Shoppers could soon be saying sayonara both to dressing rooms and to ill-fitting online buys. Electronics giant Toshiba (TOSBF) wants to give Web surfers and walk-in customers new tools to view digital versions of themselves trying on clothes, accessories, and makeup.

Virtual mannequins have been around since the 1990s, but so far have been just static images of generic bodies. With the new system, digital cameras will capture each shopper's vital statistics to create a real-time dummy in clothes that move according to their cut and fabric. "The ultimate target is the home," to help with online purchases, says Mitsuo Saito, chief research fellow at Toshiba. The technology may show up in stores first, he adds, where customers could try on clothes that they'd like to order or see how alterations would look. Toshiba and Osaka-based software partner Digital Fashion are aiming for release in 2006. Building a better ruler sounds like making a better mousetrap -- is it really necessary? Yes, especially when it comes to dealing with atomic-scale engineering. Chip designers have long bemoaned the lack of an ultraprecise tool to help map the layouts of new chips.

Now, after five years of work, researchers at Massachusetts Institute of Technology say they have one. Called Nanoruler, it is a machine that should help engineers pack more transistors into circuits, and more circuits onto silicon wafers, the plate-size disks that get chopped up into chips. The device can blanket the entire surface of today's biggest wafers with parallel lines just a few hundred nanometers apart. (A human hair is roughly 90,000 nm across.) The position of each line is accurate to 1 nm -- so precise, it's like hitting a nickel-size target in San Francisco from Manhattan. Mark Schattenburg, director of MIT's Space Nanotechnology Laboratory, says the high-tech ruler should be commercially available in 2005. Researchers in Israel believe they have hit on a solution to prevent many of the strokes caused by embolisms. By surgically inserting what look like miniature wire sieves into arteries at both sides of the neck, they can reroute potentially fatal clots away from the brain and over to the face without interrupting blood flow. The face has a rich blood supply, so blockages there are far less damaging than those that might obstruct the flow of oxygen to the brain.

MindGuard Medical Devices developed the so-called Diverter as an alternative to risky blood-thinning drugs. The company, based in Caesarea Industrial Park, just south of Haifa, claims it has the potential to lower by 40% the incidence of strokes -- the No.3 cause of death in the U.S. The devices have already been implanted in one high-risk patient in Germany, and clinical trials are under way in both Germany and Italy. MindGuard founder and Chief Marketing Officer Dr. Ofer Yodfat intends to market the Diverter in Europe within two years. The company is uncertain when it will be ready to meet tougher U.S. standards. -- Since it can be made from corn and burns cleanly, ethanol is nothing short of a miracle fuel to devotees. But critics argue that if you tally up all the subsidies and farm inputs that go into the crop, making ethanol is like pouring money down a hole.
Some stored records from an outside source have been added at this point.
$ cat config.mk
export PLATFORM = sky130hd
export DESIGN_NAME = pipe_adc_corrector
export DESIGN_NICKNAME = d
export VERILOG_FILES = /design/src/rtl/adc_corr_pkg.sv /design/src/rtl/corr_code_limit.sv /design/src/rtl/corr_delay_line.sv /design/src/rtl/corr_overlap_sum.sv /design/src/rtl/pipe_adc_corrector.sv
export SDC_FILE = /design/constraint.sdc
export NUM_CORES = 1
export LEC_CHECK = 0
export ABC_AREA = 1
export CORE_UTILIZATION = 58
export DETAILED_ROUTE_END_ITERATION = 7
export GPL_ROUTABILITY_DRIVEN = 0
export GPL_TIMING_DRIVEN = 1
export PLACE_DENSITY = 0.83
export SETUP_SLACK_MARGIN = 0.1
export SYNTH_ARGS = -nofsm -noshare
export SYNTH_HDL_FRONTEND = slang
export SYNTH_HIERARCHICAL = 1
export SYNTH_SLANG_ARGS = --single-unit
$ cat constraint.sdc
create_clock -name clk -period 4.28 [get_ports clk]
set_input_delay 0.856 -clock clk [delete_from_list [all_inputs] [get_ports clk]]
set_output_delay 0.856 -clock clk [all_outputs]
set_load 0.005 [all_outputs]
$ cat src/rtl/adc_corr_pkg.sv
package adc_corr_pkg;

    // Width of the corrected word for a given stage layout.
    function automatic int out_width(input int n_stages, input int code_w, input int last_w);
        return (n_stages - 1) * (code_w - 1) + last_w;
    endfunction

    // Left shift applied to the code of non-final stage idx (0 = front).
    function automatic int stage_shift(input int idx, input int n_stages,
                                       input int code_w, input int last_w);
        return (n_stages - 2 - idx) * (code_w - 1) + last_w - 1;
    endfunction

endpackage

$ cat src/rtl/corr_code_limit.sv
module corr_code_limit #(
    parameter int CODE_W = 2
) (
    input  logic [CODE_W-1:0] code_i,
    output logic [CODE_W-1:0] code_o
);
    // Highest legal level of a redundant stage: all ones except the LSB.
    localparam logic [CODE_W-1:0] CODE_MAX = {{(CODE_W-1){1'b1}}, 1'b0};

    always_comb begin
        code_o = (code_i > CODE_MAX) ? CODE_MAX : code_i;
    end
endmodule

$ cat src/rtl/corr_delay_line.sv
module corr_delay_line #(
    parameter int W     = 2,
    parameter int DEPTH = 1
) (
    input  logic         clk,
    input  logic         rst_n,
    input  logic         in_vld_i,
    input  logic [W-1:0] in_code_i,
    output logic         out_vld_o,
    output logic [W-1:0] out_code_o
);
    generate
        if (DEPTH == 0) begin : g_pass
            assign out_vld_o  = in_vld_i;
            assign out_code_o = in_code_i;
        end else begin : g_pipe
            typedef struct packed {
                logic         vld;
                logic [W-1:0] code;
            } slot_t;

            slot_t [DEPTH-1:0] slot_d;
            slot_t [DEPTH-1:0] slot_q;

            always_comb begin
                slot_d[0].vld  = in_vld_i;
                slot_d[0].code = in_code_i;
                for (int k = 1; k < DEPTH; k++) begin
                    slot_d[k] = slot_q[k-1];
                end
            end

            always_ff @(posedge clk or negedge rst_n) begin
                if (!rst_n) begin
                    slot_q <= '0;
                end else begin
                    slot_q <= slot_d;
                end
            end

            assign out_vld_o  = slot_q[DEPTH-1].vld;
            assign out_code_o = slot_q[DEPTH-1].code;
        end
    endgenerate
endmodule

$ cat src/rtl/corr_overlap_sum.sv
module corr_overlap_sum
    import adc_corr_pkg::*;
#(
    parameter int NUM_STAGES = 8,
    parameter int CODE_W     = 2,
    parameter int LAST_W     = 2,
    parameter int OUT_W      = 9
) (
    input  logic                             clk,
    input  logic                             rst_n,
    input  logic [(NUM_STAGES-1)*CODE_W-1:0] algn_code_i,
    input  logic [LAST_W-1:0]                last_code_i,
    output logic [OUT_W-1:0]                 sum_o
);
    localparam int NF = NUM_STAGES - 1;
    localparam logic [CODE_W-1:0] CODE_MAX = {{(CODE_W-1){1'b1}}, 1'b0};

    logic [OUT_W-1:0] acc [NUM_STAGES];

    assign acc[0] = OUT_W'(last_code_i);

    generate
        for (genvar i = 0; i < NF; i++) begin : g_term
            localparam int SH = stage_shift(i, NUM_STAGES, CODE_W, LAST_W);
            logic [CODE_W-1:0] code_w;
            assign code_w   = algn_code_i[i*CODE_W +: CODE_W];
            assign acc[i+1] = acc[i] + (OUT_W'(code_w) << SH);

            // Codes reaching the adder were limited upstream in the delay path.
            AST_CODE_IN_RANGE: assert property (@(posedge clk) disable iff (!rst_n)
                code_w <= CODE_MAX);
        end
    endgenerate

    assign sum_o = acc[NF];
endmodule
This debate is likely to heat up, now that scientists at the University of Minnesota have shown that ethanol could be a reliable source of hydrogen for fuel cells, the electrochemical reactors that may someday power a much-heralded Hydrogen Economy. Published in Science, their results show that a fine mist of water and ethanol can be catalyzed into hydrogen and carbon dioxide, harnessing the ethanol with 60% energy efficiency, triple the rate of burning ethanol as an additive in gasoline.

-- Genetic studies make it possible to predict what illness is likely to kill you. Now, you can add divorce to the list of future miseries foretold. By studying the way couples interact, a team of mathematicians and a psychologist at the University of Washington have developed a computer model that factors in behaviors and stress indicators to predict, with 94% accuracy, who's likely to split up.